こんにちは。
薬情報コンサルタント・薬剤師の関口詩乃(せきぐちしの)です。
「健康診断の結果、生活習慣病と診断され、薬を処方され不安になった」という経験はありますか?
今回は「生活習慣病で薬を処方されたとき、どう考えればよいか」
についてお話してみたいと思います。
生活習慣病の解決策は薬か?
ここ数年、35歳くらいの男性から、よく訊かれるのが、
「健康診断の精密検査の結果、生活習慣病(糖尿病・高脂血症・高尿酸血症・高血圧など)
って言われて、薬を出されたんだけど、どう思う?」
というものです。
この「どう思う?」という言葉には、
「薬が必要なほど、俺って既にヤバい状況なの?」
「いきなり薬じゃなくて、まず生活習慣の改善とか指示されるんじゃないの?」
「すぐに薬を出す先生ってどうなの?」
など、いろいろな意味を含んでいます。
「検査値、どのくらいだったの?」と聞き返すと、
「血糖値が・・・、中性脂肪が・・・」等々、
皆さん、ご自分の検査結果を、よく覚えていらっしゃいます。
その口調には「薬が必要なほど、高い値じゃないでしょ??」
という気持ちが見え隠れしています。
さらに話を聞いていくと
①何年か前に、初めて健康診断でひっかかり、「要再検査」「要精密検査」となった。
②特に体調も悪くないし、忙しいので、そのまま放置。
③「再検査や精密検査を受けてください」と催促され、再度受診する。
その結果、「異常なし」「経度の異常のため経過観察」と言われ、安心する。
④翌年以降の健康診断でも①〜③を繰り返し、 だんだん、「異常なし」から「経過観察」になる。

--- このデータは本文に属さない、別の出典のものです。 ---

What follows belongs to an exercise in optimizing a design on an open flow for small area, a short achievable clock period and few clock cycles per item; a production flow would make more cautious choices. Function was checked by simulation only, so behaviour that the tests miss may differ from the original.

[design/flow/design.v]
module lpc_synth (
    input  wire        clk,
    input  wire        rst,
    input  wire        in_valid,
    output wire        in_ready,
    input  wire [15:0] in_data,
    output reg         out_valid,
    input  wire        out_ready,
    output reg  [15:0] out_data,
    output wire [7:0]  out_sexp
);
    localparam integer LPCO       = 16;
    localparam integer FRSZ       = 80;
    localparam integer LPC_Q      = 12;
    localparam integer PE_Q       = 14;
    localparam integer SEXP_MIN   = -4;
    localparam integer SEXP_MAX   = 10;
    localparam integer RESET_SEXP = 0;
    localparam signed [7:0] SEXP_MIN8   = SEXP_MIN;
    localparam signed [7:0] SEXP_MAX8   = SEXP_MAX;
    localparam signed [7:0] RESET_SEXP8 = RESET_SEXP;
    localparam signed [15:0] PEA  = 16'sd4915;    
    localparam signed [15:0] PEB  = 16'sd11141;   
    localparam [2:0] S_LOAD    = 3'd0,
                     S_INIT    = 3'd1,
                     S_MAC     = 3'd2,
                     S_FIN     = 3'd3,
                     S_EXP     = 3'd4,
                     S_RESCALE = 3'd5,
                     S_DEEMPH  = 3'd6,
                     S_OUT     = 3'd7;
    reg       out_calc;            
    reg [2:0] state;
    reg       real_pass;           
    reg [6:0] wcnt;                
    reg [6:0] n;                   
    reg [3:0] tap;                 
    reg signed [15:0] coef [0:LPCO-1];    
    reg signed [15:0] dq   [0:FRSZ-1];
    reg signed [15:0] st [0:LPCO-1];      
    reg signed [15:0] de_y1, de_z1;       
    reg signed [7:0]  sexp;               
    reg signed [15:0] wm [0:LPCO-1];
    reg signed [31:0] acc;
    reg        [19:0] peak;
    reg signed [5:0]  delta;
    reg signed [15:0] y_reg;
    reg signed [15:0] z_reg;
    integer k, b, m;
    assign in_ready = (state == S_LOAD);
    assign out_sexp = sexp;
    function signed [31:0] sat32(input signed [32:0] v);
        if (v > 33'sd2147483647)       sat32 = 32'sh7fffffff;
        else if (v < -33'sd2147483648) sat32 = 32'sh80000000;
        else                           sat32 = v[31:0];
    endfunction
    function signed [15:0] sat16_40(input signed [39:0] v);
        if (v > 40'sd32767)       sat16_40 = 16'sh7fff;
        else if (v < -40'sd32768) sat16_40 = 16'sh8000;
        else                      sat16_40 = v[15:0];
    endfunction
    function signed [15:0] tofix(input signed [15:0] x, input signed [7:0] e);
        reg signed [39:0] w;
        begin
            if (e >= 0) begin
                w = {{24{x[15]}}, x};
                w = w <<< e;
            end else begin
                w = {{24{x[15]}}, x};
                w = (w + (40'sd1 <<< (-e - 1))) >>> (-e);
            end
            tofix = sat16_40(w);
        end
    endfunction
    function shl16_ov(input signed [15:0] x, input signed [5:0] d);
        reg signed [39:0] w;
        begin
            w = {{24{x[15]}}, x};
            w = w <<< d;
            shl16_ov = (d > 0) && ((w > 40'sd32767) || (w < -40'sd32768));
        end
    endfunction
    function signed [15:0] shl16(input signed [15:0] x, input signed [5:0] d);
        reg signed [39:0] w;
        begin
            w = {{24{x[15]}}, x};
            if (d >= 0) w = w <<< d;
            else        w = w >>> (-d);
            shl16 = w[15:0];
        end
    endfunction
    wire signed [15:0] u_in     = tofix(dq[n], sexp);
    wire signed [31:0] prod     = coef[tap] * wm[LPCO-1-tap];     
    wire signed [31:0] acc_next = sat32({acc[31], acc} - {prod[31], prod});
    wire signed [32:0] acc_rnd  = {acc[31], acc} + 33'sd2048;
    wire signed [20:0] yraw     = acc_rnd[32:LPC_Q];             
    wire        [19:0] yabs     = yraw[20] ? -yraw[19:0] : yraw[19:0];
    wire signed [15:0] ysat     = sat16_40({{19{yraw[20]}}, yraw});
    reg [4:0] plen;
    always @(*) begin
        plen = 5'd0;
        for (b = 0; b < 20; b = b + 1)
            if (peak[b]) plen = b + 1;
    end
    wire signed [7:0] dlt_raw = (peak == 20'd0) ? (SEXP_MAX8 - sexp) : (8'sd14 - $signed({3'b000, plen}));
    wire signed [7:0] sx_try  = sexp + dlt_raw;
    wire signed [7:0] sx_clmp = (sx_try > SEXP_MAX8) ? SEXP_MAX8 :
                                (sx_try < SEXP_MIN8) ? SEXP_MIN8 : sx_try;
    wire signed [5:0] dlt_init = sx_clmp - sexp;
    reg resc_ov;
    always @(*) begin
        resc_ov = shl16_ov(de_y1, delta) | shl16_ov(de_z1, delta);
        for (m = 0; m < LPCO; m = m + 1)
            resc_ov = resc_ov | shl16_ov(st[m], delta);
    end
    wire signed [31:0] pe_a_p  = PEA * de_y1;
    wire signed [31:0] pe_b_p  = PEB * de_z1;
    wire signed [31:0] de_acc0 = {{2{y_reg[15]}}, y_reg, 14'd0};
    wire signed [31:0] de_acc1 = sat32({de_acc0[31], de_acc0} - {pe_a_p[31], pe_a_p});
    wire signed [31:0] de_acc2 = sat32({de_acc1[31], de_acc1} + {pe_b_p[31], pe_b_p});
    wire signed [32:0] de_rnd  = {de_acc2[31], de_acc2} + 33'sd8192;
    wire signed [18:0] de_shr  = de_rnd[32:PE_Q];
    wire signed [15:0] z_val   = sat16_40({{21{de_shr[18]}}, de_shr});
    reg signed [39:0] pcm_w;
    always @(*) begin
        pcm_w = {{24{z_reg[15]}}, z_reg};
        if (sexp > 0)
            pcm_w = (pcm_w + (40'sd1 <<< (sexp - 1))) >>> sexp;
        else if (sexp < 0)
            pcm_w = pcm_w <<< (-sexp);
    end
    wire signed [15:0] pcm_val = sat16_40(pcm_w);
    always @(posedge clk) begin
        if (rst) begin
            state     <= S_LOAD;
            real_pass <= 1'b0;
            wcnt      <= 7'd0;
            n         <= 7'd0;
            tap       <= 4'd0;
            out_valid <= 1'b0;
            de_y1     <= 16'sd0;
            de_z1     <= 16'sd0;
            sexp      <= RESET_SEXP8;
            for (k = 0; k < LPCO; k = k + 1)
                st[k] <= 16'sd0;
        end else begin
            case (state)
            S_LOAD: begin
                if (in_valid) begin
                    if (wcnt < LPCO)
                        coef[wcnt[3:0]] <= in_data;
                    else
                        dq[wcnt - LPCO] <= in_data;
                    if (wcnt == LPCO + FRSZ - 1) begin
                        wcnt      <= 7'd0;
                        n         <= 7'd0;
                        real_pass <= 1'b0;
                        peak      <= 20'd0;
                        for (k = 0; k < LPCO; k = k + 1)
                            wm[k] <= st[k];
                        state     <= S_INIT;
                    end else begin
                        wcnt <= wcnt + 7'd1;
                    end
                end
            end
            S_INIT: begin
                acc   <= {{4{u_in[15]}}, u_in, 12'd0};    
                tap   <= 4'd0;
                state <= S_MAC;
            end
            S_MAC: begin
                acc <= acc_next;
                if (tap == LPCO - 1)
                    state <= S_FIN;
                else
                    tap <= tap + 4'd1;
            end
            S_FIN: begin
                for (k = 0; k < LPCO - 1; k = k + 1)
                    wm[k] <= wm[k+1];
                wm[LPCO-1] <= ysat;
                if (!real_pass) begin
                    if (yabs > peak)
                        peak <= yabs;
                    if (n == FRSZ - 1)
                        state <= S_EXP;
                    else begin
                        n     <= n + 7'd1;
                        state <= S_INIT;
                    end
                end else begin
                    y_reg <= ysat;
                    state <= S_DEEMPH;
                end
            end
            S_EXP: begin
                delta <= dlt_init;
                state <= S_RESCALE;
            end
            S_RESCALE: begin
                if (resc_ov && delta > 0) begin
                    delta <= delta - 6'sd1;
                end else begin
                    for (k = 0; k < LPCO; k = k + 1) begin
                        st[k] <= shl16(st[k], delta);
                        wm[k] <= shl16(st[k], delta);
                    end
                    de_y1     <= shl16(de_y1, delta);
                    de_z1     <= shl16(de_z1, delta);
                    sexp      <= sexp + {{2{delta[5]}}, delta};
                    n         <= 7'd0;
                    real_pass <= 1'b1;
                    state     <= S_INIT;
                end
            end
            S_DEEMPH: begin
                z_reg     <= z_val;
                de_y1     <= y_reg;
                de_z1     <= z_val;
                out_calc  <= 1'b1;
                state     <= S_OUT;
            end
            S_OUT: begin
                if (out_calc) begin
                    out_data  <= pcm_val;
                    out_valid <= 1'b1;
                    out_calc  <= 1'b0;
                end else if (out_ready) begin
                    out_valid <= 1'b0;
                    if (n == FRSZ - 1) begin
                        for (k = 0; k < LPCO; k = k + 1)
                            st[k] <= wm[k];
                        state <= S_LOAD;
                    end else begin
                        n     <= n + 7'd1;
                        state <= S_INIT;
                    end
                end
            end
            default: state <= S_LOAD;
            endcase
        end
    end
endmodule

さらに「ちょっと数値が高めなので、食事に注意して運動を心掛けましょう」と言われる。
毎年のことだし、特に不調もないので慣れてしまい、気にしなくなる。
そして「まだ病気って言われたわけじゃないから」
「基準値は超えているけど、たまたま忙しい時期に検診を受けただけだから」
と自分の中に「たまたま数値が悪かった」理由を作り出す。
⑤ある年、再検査の結果、「治療が必要です」と薬を処方される。
というパターンが多いです。
どうやら、実際に「薬」をもらうことで、
「自分が健康な状態ではない」と宣告された気持ちになっているようです。
そして、それを認めたくない。
生活習慣病の解決策は薬?食事?運動?
「薬は飲みたくない」と多くの人は言います。
当たり前です。
身体に影響を与えるものは、一歩間違えれば身体にダメージを与えるもの。
「薬」は「毒」と紙一重です。
身体に対するダメージよりも、
治療効果の方が大きいと判断されたものを「薬」と呼んでいるに過ぎません。
病気をそのままにするリスクよりも、薬の効果の方が大きいと考えるから、
人は薬を飲むのであって、必要以外の理由で飲むものではありません。
では、彼らは本当に薬が必要なのでしょうか?
いきなり薬を出すのではなく、まず食事や運動に気をつけてみるべきなのでしょうか?
ここで、気づかなければいけないのは、
「実は、何年も健康診断で異常値が出ながらも、生活を改善してこなかった」
という事実です。
また、深夜業の特定健診を毎回受けている方や、猛烈に働いている方であることも多く、
「そもそも、食事に気を配ったり、運動習慣を持つことが現状では難しい」
ことも多いです。
個人の状況や状態の違いがあり、一概には言えません。
しかし、彼らのほとんどが、第一選択と言われる、
「この病気はまずこの薬で治療してみよう」と考えられる薬を、
1種類だけ、最低用量で処方されている。
しかも、結果として薬が増えることなく、ずーっとそれだけを処方されていることからも、
「検査値がとても悪いから薬を出されている」というより、
「異常値が続いていて、かつ、
生活習慣の改善などが望めないから、薬を出されている」と考えられます。
もちろん、処方したお医者さんに聞いたわけでもないので、推察にすぎません。
しかし、薬を飲むのがどうしても嫌なら、先生に
「生活習慣を変えて数値が下がるか、半年くらいチャレンジしてみたい」
と相談してはどうでしょうか?
もしくは先生に、「薬を飲むほど自分は重症なのか、とっても気になっている」
と伝えてみてはどうでしょうか?
「薬を飲む=自分は不健康だ/病気だ=自分は不幸だ」
という思い込みを外してほしい。
そして、「健康でいるための方法のひとつとして、薬による治療を選んでいる」
と思ってほしいと願っています。